WHAT IS NEEDED | All of the entries must appear again exactly as written.

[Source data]
==> src/rtl/tile_renderer.sv <==
// Beam-driven tile renderer: maps beam position to a tile-map read, then a glyph-bit read, then a 3-bit pixel.
// The registered address outputs act as the RAM address registers, so pixels and sync emerge 2 clk after the beam.
module tile_renderer #(
   parameter int       MAP_AW    = 13,
   parameter int       TILE_W    = 3,
   parameter int       GLYPH_AW  = 9,
   parameter logic     SYNC_IDLE = 1'b1,
   parameter int       BLINK_BIT = 4
) (
   input  logic                i_clk,
   input  logic                i_rstn,
   input  logic [9:0]          i_hcount,
   input  logic [9:0]          i_vcount,
   input  logic                i_active,
   input  logic                i_hsync,
   input  logic                i_vsync,
   output logic [MAP_AW-1:0]   o_map_addr,
   input  logic [TILE_W-1:0]   i_map_data,
   output logic [GLYPH_AW-1:0] o_glyph_addr,
   input  logic                i_glyph_data,
   output logic [2:0]          o_rgb,
   output logic                o_hsync,
   output logic                o_vsync
);

   localparam logic [TILE_W-1:0] TILE_FOOD = TILE_W'(5);

   logic [MAP_AW-1:0]   tx_ext;
   logic [MAP_AW-1:0]   ty_ext;
   logic [MAP_AW-1:0]   map_addr_next;
   logic [GLYPH_AW-1:0] glyph_addr_next;

   logic [MAP_AW-1:0]   map_addr_reg;
   logic [2:0]          col_d1_reg;
   logic [2:0]          row_d1_reg;
   logic                active_d1_reg;
   logic                hsync_d1_reg;
   logic                vsync_d1_reg;

   logic [GLYPH_AW-1:0] glyph_addr_reg;
   logic [TILE_W-1:0]   tile_d2_reg;
   logic                active_d2_reg;
   logic                hsync_d2_reg;
   logic                vsync_d2_reg;

   logic [7:0]          frame_cnt_reg;
   logic                vsync_prev_reg;

   logic [2:0]          colour;
   logic                visible;

   // ty*80 + tx as shifts; the largest legal cell (59,79) gives 4799.
   assign tx_ext        = MAP_AW'(i_hcount[9:3]);
   assign ty_ext        = MAP_AW'(i_vcount[8:3]);
   assign map_addr_next = (ty_ext << 6) + (ty_ext << 4) + tx_ext;

   assign glyph_addr_next = (i_map_data <= TILE_FOOD) ?
                            GLYPH_AW'({i_map_data, row_d1_reg, col_d1_reg}) : '0;

   always_ff @(posedge i_clk) begin
      if (!i_rstn) begin
         map_addr_reg   <= '0;
         col_d1_reg     <= '0;
         row_d1_reg     <= '0;
         active_d1_reg  <= 1'b0;
         hsync_d1_reg   <= SYNC_IDLE;
         vsync_d1_reg   <= SYNC_IDLE;
         glyph_addr_reg <= '0;
         tile_d2_reg    <= '0;
         active_d2_reg  <= 1'b0;
         hsync_d2_reg   <= SYNC_IDLE;
         vsync_d2_reg   <= SYNC_IDLE;
      end else begin
         map_addr_reg   <= map_addr_next;
         col_d1_reg     <= i_hcount[2:0];
         row_d1_reg     <= i_vcount[2:0];
         active_d1_reg  <= i_active;
         hsync_d1_reg   <= i_hsync;
         vsync_d1_reg   <= i_vsync;
         glyph_addr_reg <= glyph_addr_next;
         tile_d2_reg    <= i_map_data;
         active_d2_reg  <= active_d1_reg;
         hsync_d2_reg   <= hsync_d1_reg;
         vsync_d2_reg   <= vsync_d1_reg;
      end
   end

   // Frame counter advances on the leading edge of each raw vsync pulse.
   always_ff @(posedge i_clk) begin
      if (!i_rstn) begin
         frame_cnt_reg  <= '0;
         vsync_prev_reg <= SYNC_IDLE;
      end else begin
         vsync_prev_reg <= i_vsync;
         if ((i_vsync != SYNC_IDLE) && (vsync_prev_reg == SYNC_IDLE)) begin
            frame_cnt_reg <= frame_cnt_reg + 8'd1;
         end
      end
   end

   always_comb begin
      colour = 3'b000;
      case (tile_d2_reg)
         TILE_W'(1): colour = 3'b010;
         TILE_W'(2): colour = 3'b011;
         TILE_W'(3): colour = 3'b111;
         TILE_W'(4): colour = 3'b001;
         TILE_W'(5): colour = 3'b100;
         default:    colour = 3'b000;
      endcase
   end

   always_comb begin
      visible = 1'b1;
      if (tile_d2_reg > TILE_FOOD) begin
         visible = 1'b0;
      end else if ((tile_d2_reg == TILE_FOOD) && frame_cnt_reg[BLINK_BIT]) begin
         visible = 1'b0;
      end
   end

   assign o_rgb        = (active_d2_reg && i_glyph_data && visible) ? colour : 3'b000;
   assign o_map_addr   = map_addr_reg;
   assign o_glyph_addr = glyph_addr_reg;
   assign o_hsync      = hsync_d2_reg;
   assign o_vsync      = vsync_d2_reg;

endmodule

EXERCISE OUTPUT |
==> src/rtl/tile_renderer.sv <==
// Beam-driven tile renderer: maps beam position to a tile-map read, then a glyph-bit read, then a 3-bit pixel.
// The registered address outputs act as the RAM address registers, so pixels and sync emerge 2 clk after the beam.
module tile_renderer #(
   parameter int       MAP_AW    = 13,
   parameter int       TILE_W    = 3,
   parameter int       GLYPH_AW  = 9,
   parameter logic     SYNC_IDLE = 1'b1,
   parameter int       BLINK_BIT = 4
) (
   input  logic                i_clk,
   input  logic                i_rstn,
   input  logic [9:0]          i_hcount,
   input  logic [9:0]          i_vcount,
   input  logic                i_active,
   input  logic                i_hsync,
   input  logic                i_vsync,
   output logic [MAP_AW-1:0]   o_map_addr,
   input  logic [TILE_W-1:0]   i_map_data,
   output logic [GLYPH_AW-1:0] o_glyph_addr,
   input  logic                i_glyph_data,
   output logic [2:0]          o_rgb,
   output logic                o_hsync,
   output logic                o_vsync
);

   localparam logic [TILE_W-1:0] TILE_FOOD = TILE_W'(5);

   logic [MAP_AW-1:0]   tx_ext;
   logic [MAP_AW-1:0]   ty_ext;
   logic [MAP_AW-1:0]   map_addr_next;
   logic [GLYPH_AW-1:0] glyph_addr_next;

   logic [MAP_AW-1:0]   map_addr_reg;
   logic [2:0]          col_d1_reg;
   logic [2:0]          row_d1_reg;
   logic                active_d1_reg;
   logic                hsync_d1_reg;
   logic                vsync_d1_reg;

   logic [GLYPH_AW-1:0] glyph_addr_reg;
   logic [TILE_W-1:0]   tile_d2_reg;
   logic                active_d2_reg;
   logic                hsync_d2_reg;
   logic                vsync_d2_reg;

   logic [7:0]          frame_cnt_reg;
   logic                vsync_prev_reg;

   logic [2:0]          colour;
   logic                visible;

   // ty*80 + tx as shifts; the largest legal cell (59,79) gives 4799.
   assign tx_ext        = MAP_AW'(i_hcount[9:3]);
   assign ty_ext        = MAP_AW'(i_vcount[8:3]);
   assign map_addr_next = (ty_ext << 6) + (ty_ext << 4) + tx_ext;

   assign glyph_addr_next = (i_map_data <= TILE_FOOD) ?
                            GLYPH_AW'({i_map_data, row_d1_reg, col_d1_reg}) : '0;

   always_ff @(posedge i_clk) begin
      if (!i_rstn) begin
         map_addr_reg   <= '0;
         col_d1_reg     <= '0;
         row_d1_reg     <= '0;
         active_d1_reg  <= 1'b0;
         hsync_d1_reg   <= SYNC_IDLE;
         vsync_d1_reg   <= SYNC_IDLE;
         glyph_addr_reg <= '0;
         tile_d2_reg    <= '0;
         active_d2_reg  <= 1'b0;
         hsync_d2_reg   <= SYNC_IDLE;
         vsync_d2_reg   <= SYNC_IDLE;
      end else begin
         map_addr_reg   <= map_addr_next;
         col_d1_reg     <= i_hcount[2:0];
         row_d1_reg     <= i_vcount[2:0];
         active_d1_reg  <= i_active;
         hsync_d1_reg   <= i_hsync;
         vsync_d1_reg   <= i_vsync;
         glyph_addr_reg <= glyph_addr_next;
         tile_d2_reg    <= i_map_data;
         active_d2_reg  <= active_d1_reg;
         hsync_d2_reg   <= hsync_d1_reg;
         vsync_d2_reg   <= vsync_d1_reg;
      end
   end

   // Frame counter advances on the leading edge of each raw vsync pulse.
   always_ff @(posedge i_clk) begin
      if (!i_rstn) begin
         frame_cnt_reg  <= '0;
         vsync_prev_reg <= SYNC_IDLE;
      end else begin
         vsync_prev_reg <= i_vsync;
         if ((i_vsync != SYNC_IDLE) && (vsync_prev_reg == SYNC_IDLE)) begin
            frame_cnt_reg <= frame_cnt_reg + 8'd1;
         end
      end
   end

   always_comb begin
      colour = 3'b000;
      case (tile_d2_reg)
         TILE_W'(1): colour = 3'b010;
         TILE_W'(2): colour = 3'b011;
         TILE_W'(3): colour = 3'b111;
         TILE_W'(4): colour = 3'b001;
         TILE_W'(5): colour = 3'b100;
         default:    colour = 3'b000;
      endcase
   end

   always_comb begin
      visible = 1'b1;
      if (tile_d2_reg > TILE_FOOD) begin
         visible = 1'b0;
      end else if ((tile_d2_reg == TILE_FOOD) && frame_cnt_reg[BLINK_BIT]) begin
         visible = 1'b0;
      end
   end

   assign o_rgb        = (active_d2_reg && i_glyph_data && visible) ? colour : 3'b000;
   assign o_map_addr   = map_addr_reg;
   assign o_glyph_addr = glyph_addr_reg;
   assign o_hsync      = hsync_d2_reg;
   assign o_vsync      = vsync_d2_reg;

endmodule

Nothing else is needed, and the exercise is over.